Die siRNA-basierten Therapeutika bieten laut den Forschern die Möglichkeit, praktisch alle Targets auf mRNA-Ebene gezielt zu beeinflussen, auch solche, die mit herkömmlichen niedermolekularen Wirkstoffen auf Proteinebene als »nicht angreifbar« gelten.

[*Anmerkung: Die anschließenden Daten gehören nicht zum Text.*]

--- config.mk ---
export PLATFORM = sky130hd
export DESIGN_NAME = rotary_detent_decoder
export DESIGN_NICKNAME = d
export VERILOG_FILES = /design/src/rtl/detent_pkg.sv /design/src/rtl/phase_sync.sv /design/src/rtl/frame_divider.sv /design/src/rtl/edge_arm_decoder.sv /design/src/rtl/delay_accum.sv /design/src/rtl/rotary_detent_decoder.sv
export SDC_FILE = /design/constraint.sdc
export NUM_CORES = 1
export LEC_CHECK = 0
export CAP_MARGIN = 20
export CORE_ASPECT_RATIO = 0.6
export CORE_UTILIZATION = 29
export DETAILED_ROUTE_END_ITERATION = 7
export SLEW_MARGIN = 15
export SYNTH_ARGS = -nofsm -noshare
export SYNTH_HDL_FRONTEND = slang
export SYNTH_HIERARCHICAL = 1
export SYNTH_SLANG_ARGS = --single-unit
--- constraint.sdc ---
create_clock -name clk -period 3.21 [get_ports clk]
set_input_delay 0.642 -clock clk [delete_from_list [all_inputs] [get_ports clk]]
set_output_delay 0.642 -clock clk [all_outputs]
set_load 0.01 [all_outputs]
--- src/rtl/detent_pkg.sv ---
package detent_pkg;

  typedef enum logic {
    TURN_DOWN = 1'b0,
    TURN_UP   = 1'b1
  } turn_dir_e;

  typedef struct packed {
    logic ph_a;
    logic ph_b;
  } phase_pair_t;

endpackage

--- src/rtl/phase_sync.sv ---
module phase_sync #(
  parameter int WIDTH     = 2,
  parameter int STAGES    = 2,
  parameter bit RESET_VAL = 1'b1
) (
  input  logic             clk,
  input  logic             rst,
  input  logic [WIDTH-1:0] async_in,
  output logic [WIDTH-1:0] sync_out
);

  logic [STAGES-1:0][WIDTH-1:0] chain_q;

  genvar s;
  generate
    for (s = 0; s < STAGES; s++) begin : g_stage
      if (s == 0) begin : g_first
        always_ff @(posedge clk) begin
          if (rst) chain_q[s] <= {WIDTH{RESET_VAL}};
          else     chain_q[s] <= async_in;
        end
      end else begin : g_rest
        always_ff @(posedge clk) begin
          if (rst) chain_q[s] <= {WIDTH{RESET_VAL}};
          else     chain_q[s] <= chain_q[s-1];
        end
      end
    end
  endgenerate

  assign sync_out = chain_q[STAGES-1];

endmodule

--- src/rtl/frame_divider.sv ---
module frame_divider #(
  parameter int DIV = 64
) (
  input  logic clk,
  input  logic rst,
  input  logic frame_tick,
  output logic sample_tick
);

  localparam int CW = $clog2(DIV + 1);
  localparam logic [CW-1:0] RELOAD = CW'(DIV);
  localparam logic [CW-1:0] LAST   = CW'(1);

  logic [CW-1:0] remain_q;

  assign sample_tick = frame_tick && (remain_q == LAST);

  always_ff @(posedge clk) begin
    if (rst) begin
      remain_q <= RELOAD;
    end else if (frame_tick) begin
      if (remain_q == LAST) remain_q <= RELOAD;
      else                  remain_q <= remain_q - LAST;
    end
  end

endmodule

--- src/rtl/edge_arm_decoder.sv ---
module edge_arm_decoder
  import detent_pkg::*;
(
  input  logic        clk,
  input  logic        rst,
  input  logic        sample_tick,
  input  phase_pair_t phases,
  output logic        step_req,
  output turn_dir_e   step_dir
);

  logic armed_q;

  // A detent counts only on the first low look at phase A after a high look.
  assign step_req = sample_tick && !phases.ph_a && armed_q;
  assign step_dir = phases.ph_b ? TURN_DOWN : TURN_UP;

  always_ff @(posedge clk) begin
    if (rst) begin
      armed_q <= 1'b1;
    end else if (sample_tick) begin
      if (phases.ph_a) armed_q <= 1'b1;
      else             armed_q <= 1'b0;
    end
  end

endmodule

--- src/rtl/delay_accum.sv ---
module delay_accum
  import detent_pkg::*;
#(
  parameter int          DELAY_W    = 8,
  parameter logic [DELAY_W-1:0] INIT_DELAY = '0
) (
  input  logic               clk,
  input  logic               rst,
  input  logic               step_req,
  input  turn_dir_e          step_dir,
  output logic [DELAY_W-1:0] delay_q,
  output logic               valid_q,
  output logic               up_q
);

  localparam logic [DELAY_W-1:0] ONE = DELAY_W'(1);

  always_ff @(posedge clk) begin
    if (rst) begin
      delay_q <= INIT_DELAY;
      valid_q <= 1'b0;
      up_q    <= 1'b0;
    end else begin
      valid_q <= step_req;
      if (step_req) begin
        up_q <= (step_dir == TURN_UP);
        if (step_dir == TURN_UP) delay_q <= delay_q + ONE;
        else                     delay_q <= delay_q - ONE;
      end
    end
  end

endmodule

--- src/rtl/rotary_detent_decoder.sv ---
module rotary_detent_decoder
  import detent_pkg::*;
#(
  parameter int DELAY_W     = 8,
  parameter int STEP_SHIFT  = 8,
  parameter int FRAME_DIV   = 64,
  parameter int SYNC_STAGES = 2,
  parameter logic [DELAY_W-1:0] INIT_DELAY = '0
) (
  input  logic                          clk,
  input  logic                          rst,
  input  logic                          frame_tick,
  input  logic                          enc_a,
  input  logic                          enc_b,
  output logic [DELAY_W-1:0]            delay_hi,
  output logic [DELAY_W+STEP_SHIFT-1:0] delay_units,
  output logic                          step_valid,
  output logic                          step_up
);

  logic        sample_tick;
  logic [1:0]  raw_ph;
  logic [1:0]  sync_ph;
  phase_pair_t phases;
  logic        step_req;
  turn_dir_e   step_dir;

  assign raw_ph      = {enc_a, enc_b};
  assign phases.ph_a = sync_ph[1];
  assign phases.ph_b = sync_ph[0];

  phase_sync #(
    .WIDTH     (2),
    .STAGES    (SYNC_STAGES),
    .RESET_VAL (1'b1)
  ) u_sync (
    .clk      (clk),
    .rst      (rst),
    .async_in (raw_ph),
    .sync_out (sync_ph)
  );

  frame_divider #(
    .DIV (FRAME_DIV)
  ) u_div (
    .clk         (clk),
    .rst         (rst),
    .frame_tick  (frame_tick),
    .sample_tick (sample_tick)
  );

  edge_arm_decoder u_dec (
    .clk         (clk),
    .rst         (rst),
    .sample_tick (sample_tick),
    .phases      (phases),
    .step_req    (step_req),
    .step_dir    (step_dir)
  );

  delay_accum #(
    .DELAY_W    (DELAY_W),
    .INIT_DELAY (INIT_DELAY)
  ) u_acc (
    .clk      (clk),
    .rst      (rst),
    .step_req (step_req),
    .step_dir (step_dir),
    .delay_q  (delay_hi),
    .valid_q  (step_valid),
    .up_q     (step_up)
  );

  assign delay_units = {delay_hi, {STEP_SHIFT{1'b0}}};

endmodule

# Word level (Yosys, flattened, before mapping)
# Index checks and enable logic that the tools add are counted.
# totals
regBits	22
in_bits	5
out_inout_bits	26
word_cells	19
# op_classes
add_sub_neg	3
eq_ne	1
mux	4
reduce_logical	4
# op_table
cell	n
8-bit by 1-bit adder with 8-bit output (second input constant)	1
8-bit 2-to-1 mux	1
8-bit by 1-bit subtractor with 8-bit output (second input constant)	1
7-bit by 1-bit == test with 1-bit output (second input constant)	1
7-bit 2-to-1 mux	1
7-bit by 1-bit subtractor with 7-bit output (second input constant)	1
1-bit logical AND	3
1-bit 2-to-1 mux	2
1-bit logical NOT	1

# Longest topological paths before layout
# depth
word_depth	4
depth_mapped	9

# Hierarchy
# The synthesis kept the hierarchy.
# modules_own_cells
mod	instances	cells_per_inst	area_each_um2	seq_area_each_um2
delay_accum	1	69	620.6	200.2
frame_divider	1	38	351.6	140.1
rotary_detent_decoder	1	17	123.9	0.0
phase_sync	1	10	120.1	80.1
edge_arm_decoder	1	5	48.8	20.0

# Least setup slack after synthesis
# Ideal clock, no wire load.
# synth_path
path_type	reg-to-reg
startpoint	register u_sync.chain_q (netlist bit u_sync/sync_out[0])
endpoint	register u_acc.delay_q[7]
setup_time_ps	123
arrival_time_ps	1817
slack_ps	1270
stages_incl_launch_ff	10
n_path_buf	1
synth_period_minus_slack_ps	1940
cell_sequence	dfxtp_1 buf_4 inv_1 inv_1 ha_1 a21oi_2 o21ai_1 a21oi_2 mux2i_1 mux2_1
# synth_between
elab_chain_len	1
# synth_rtl
item	line_no	rtl
from (decl)	phase_sync.sv:12	logic [STAGES-1:0][WIDTH-1:0] chain_q;
from (signal, indexed assignment)	phase_sync.sv:24	if (rst) chain_q[s] <= {WIDTH{RESET_VAL}};
from (signal, indexed assignment)	phase_sync.sv:25	else chain_q[s] <= chain_q[s-1];
8-bit 2-to-1 mux	delay_accum.sv:27	if (step_dir == TURN_UP) delay_q <= delay_q + ONE;
to (signal assigned)	delay_accum.sv:27	
to (signal assigned)	delay_accum.sv:28	else delay_q <= delay_q - ONE;
to (decl)	delay_accum.sv:11	output logic [DELAY_W-1:0] delay_q,
# Every way passes these cells.
# A chain may end at the register's enable or synchronous reset.

# Worst setup path in the final report
# layout_path
startpoint	input port frame_tick
endpoint	register u_acc.delay_q[7]
# layout_between
elab_chain_len	3
# layout_rtl
item	line_no	rtl
from (decl)	rotary_detent_decoder.sv:12	input logic frame_tick,
1-bit logical AND	frame_divider.sv:16	assign sample_tick = frame_tick && (remain_q == LAST);
via sample_tick	rotary_detent_decoder.sv:21	logic sample_tick;
1-bit logical AND (2 in a row)	edge_arm_decoder.sv:15	assign step_req = sample_tick && !phases.ph_a && armed_q;
via step_req	rotary_detent_decoder.sv:25	logic step_req;
# The timed path passes the listed nets, and every way through them passes these cells.

==> metrics.csv <==
metric,value,unit
status,completed,
critPathTopFamily,simple AND/OR/NAND/NOR gates,
postCtsSetupRepairBufs,0,
synth_area,1260,µm²
startpoint_type,input port,
hp-class,flop to flop,
fmax,431,MHz
track_usage,10.8,%
grt_overflow,0,
ys_types,40,
p_leak,0.619,nW
cp-startpoint,frame_tick,
path_class,input port to flop,
gp_congestion,0.796,
critPathRequiredTime,3.36,ns
grt_max_degree,26,
routed_wl,2.31,mm
io_pins,31,
power_density,429,nW/µm²
post-synth-top-area-cell,dfxtp_1,
worstHoldStart,u_sync/chain_q[0]$_SDFF_PP1_,
path_clk_slew,0.08,ns
grt_pass1_vias,812,
hold_viol_final,0,
drv_cap,0,
cts_tree,built,
clockBufferDepth,2,
die_h,53.2,µm
cts_hold_buf,0,
antenna_cells,0,
fin_setup_tns,0,ns
drt_iter0_drc,49,
slew_headroom,43.9,%
end_kind,flop,
avgViaCountPerCell,4.41,
met1Wirelength,1.11,mm
power.switching,0.000155,W
hold_slack,0.411,ns
synthTopCellsByArea,"dfxtp_1, buf_4, ha_1",
routed.top_layer,met4,
slowest_stage,clkdlybuf4s50_1,
firstDrtPassIters,4,
vdd_drop_max,0.183,mV
worst_slew_pin_slew,0.839,ns
ys_ff_latch,22,
synthCells,139,
die_w,87.3,µm
rsz0062_at_grt,false,
clock-sinks,22,
p_int,0.000498,W
cp.arrival,2.47,ns
switching_share,23.7,%
clock_skew,0.00627,ns
min_period,2.32,ns
initial_core_util,30.5,%
die-area,4640,µm²
grt_pass1_wl,3.66,mm
synth_seq_area_share,34.8,%
met3WireLength,136,µm
clockPowerShare,39.8,%
fin_crit_sh,72.2,%
drive_gt1_share,7.84,%
rr_worst_depth,6,
fin_nets,168,
synth.top_cell.area_share,34.8,%
drc_errors,0,
setup-violations-final,0,
clk_latency,0.27,ns
max_stage_delay,0.60,ns
htree_levels,1,
crit_chain,clkdlybuf4s50_1 > nand3b_1 > nor2_1 > and3b_2 > nand2_1 > mux2i_1 > mux2_1,
dpl.hpwl,1.72,mm
cts_resized,0,
whs_path_depth,1,
routed-wl-met2,1.01,mm
row_count,18,
critPathBufInv,1,
antenna_found_initial,0,
crit-reg2reg-launch,u_div/remain_q[3]$_SDFFE_PP0P_,
io_buffers,22,
numCtsBuffers,3,
pwr-share-comb,13.4,%
wl_per_cell,10.9,µm
yosys_warnings,6,
final_max_slew_viol_count,0,
fillers,433,
core_area,4140,µm²
seqPwrFrac,46.8,%
vias,939,
ant_nets,0,
critical_path_depth,7,
root_buffer,clkbuf_8,
area_growth,20.3,%
cp_max_fo,7,
syn_avg_cell_area,9.10,µm²
==> per-stage QoR <==
stage	power (W)	cell area [µm²]	utilization [%]	instances	setup slack [ns]
after floorplan	0.000383	1290	-	146	1.27
after global placement	0.000394	1450	35.0	209	0.713
after detailed placement	0.000398	1450	35.0	209	0.620
after CTS	0.000662	1520	36.7	213	0.890
after global routing	0.000684	1520	36.7	213	0.775
final	0.000653	1520	36.7	213	0.891
==> worst reg2reg max path, delay by kind of cell, from the launching register on <==
family / cells / cell delay [ns]
simple gates: 4 / 1.13
mux: 2 / 0.50
flops: 1 / 0.36
==> power groups by stage <==
stage,Sequential [W],Clock (W),Combinational (W)
after floorplan,0.000308,0,0.0000755
after global placement,0.000311,0,0.0000833
after detailed placement,0.000312,0,0.0000865
after CTS,0.000305,0.000270,0.0000872
after global routing,0.000308,0.000277,0.0000989
final,0.000305,0.000260,0.0000875
==> metal layers <==
metal  vias to the layer above  track usage [%]
li1                        475                -
met2                        28             16.7
met1                       432             12.8
met4                         0             7.38
met3                         4             3.74
met5                         -                0
==> layout make-up <==
cell class / count / area [µm²] / area share [%]
inverters: 5 / 18.8 / 1.23
repair buffers: 23 / 228 / 15.0
clock buffers: 3 / 41.3 / 2.71
clock inverters: 1 / 30.0 / 1.97
flip-flops and latches: 22 / 440 / 28.9
multi-input cells: 99 / 688 / 45.2
well taps: 60 / 75.1 / 4.93
==> flip-flops by register name, indices dropped and copies added (netlist names) <==
name             count
u_dec/armed_q        1
u_acc/delay_q        8
u_acc/up_q           1
u_div/remain_q       7
u_acc/valid_q        1
u_sync/chain_q       2
u_sync/sync_out      2
==> synthesized netlist by cell type <==
cell type	instances
a211o_1	1
a211oi_1	3
a21o_1	2
a21oi_1	4
a21oi_2	3
a31oi_1	2
and3_1	1
and3b_2	1
buf_2	1
buf_4	18
clkbuf_1	1
conb_1	1
dfxtp_1	22
fa_1	1
ha_1	8
inv_1	5
mux2_1	1
mux2i_1	5
nand2_1	9
nand2_2	1
nand2b_1	2
nand3_1	1
nand3b_1	1
nand4_1	1
nand4bb_1	1
nor2_1	15
nor2b_1	3
nor3_1	1
nor3b_1	3
nor4b_1	1
nor4b_2	1
o211ai_1	1
o21ai_1	2
o21bai_1	1
o31ai_1	1
or2_1	4
or4_1	1
or4_4	1
xnor2_1	6
xor2_1	2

Darüber hinaus lässt sich die RNA-Interferenz (RNAi) mit klassischen antimikrobiellen Substanzen kombinieren. Dadurch können Gene, die an Resistenzmechanismen beteiligt sind, etwa solche für Effluxpumpen, gezielt ausgeschaltet werden. So ließe sich die Wirksamkeit herkömmlicher antimikrobieller Substanzen steigern, insbesondere gegenüber resistenten Erregerstämmen.
Beim Schimmelpilz Aspergillus (A.) fumigatus ist die Biofilmbildung ein wichtiger Mechanismus, der zur Resistenz beiträgt. Diese schützenden Schleimschichten bildet der Pilz in den Atemwegen und kann dadurch sowohl das Immunsystem des Wirts als auch Antimykotika abwehren. Ein Strukturmolekül dieses Biofilms ist das Polysaccharid Galaktosaminogalaktan (GAG), dessen teilweise Deacetylierung durch das Enzym Agd3 für die Biofilmbildung und die volle Virulenz des Pilzes wichtig ist (18). In einer Studie fanden Wissenschaftler im Jahr 2023 heraus, dass Actinomycin D, Actinomycin X2, Rifaximin und Imatinib das Protein Agd3 in vitro inhibieren. Actinomycin D und Imatinib reduzierten die Biofilmbildung deutlich, ohne das Pilzwachstum zu beeinträchtigen. Imatinib verringerte zudem in einem Infektionsmodell abhängig von Agd3 die Virulenz von A. fumigatus.
Diese Ergebnisse deuten darauf hin, dass die Kombination klassischer Antimykotika mit Biofilm-hemmenden Substanzen wie Imatinib ein möglicher neuer Therapieansatz sein könnte.
Der hefeähnliche Pilz Cryptococcus neoformans infiziert vor allem immungeschwächte Menschen mit teils tödlichen Folgen. Wie er Resistenzen ausbildet, hat ein Team unter Beteiligung der Ruhr-Universität Bochum untersucht. Sogenannte Transposonen (»springende Gene«), die ihre Position im Erbgut verändern, beeinflussen die Empfindlichkeit des Pilzes gegenüber Antimykotika. Normalerweise kontrollieren kleine regulatorische RNA (siRNA) die Bewegung dieser Gene. In resistenten Pilzstämmen führen Mutationen dazu, dass diese Kontrolle abgeschaltet wird, sodass die Transposonen ungehindert Gene verändern und Resistenzen entstehen lassen können (15, 16).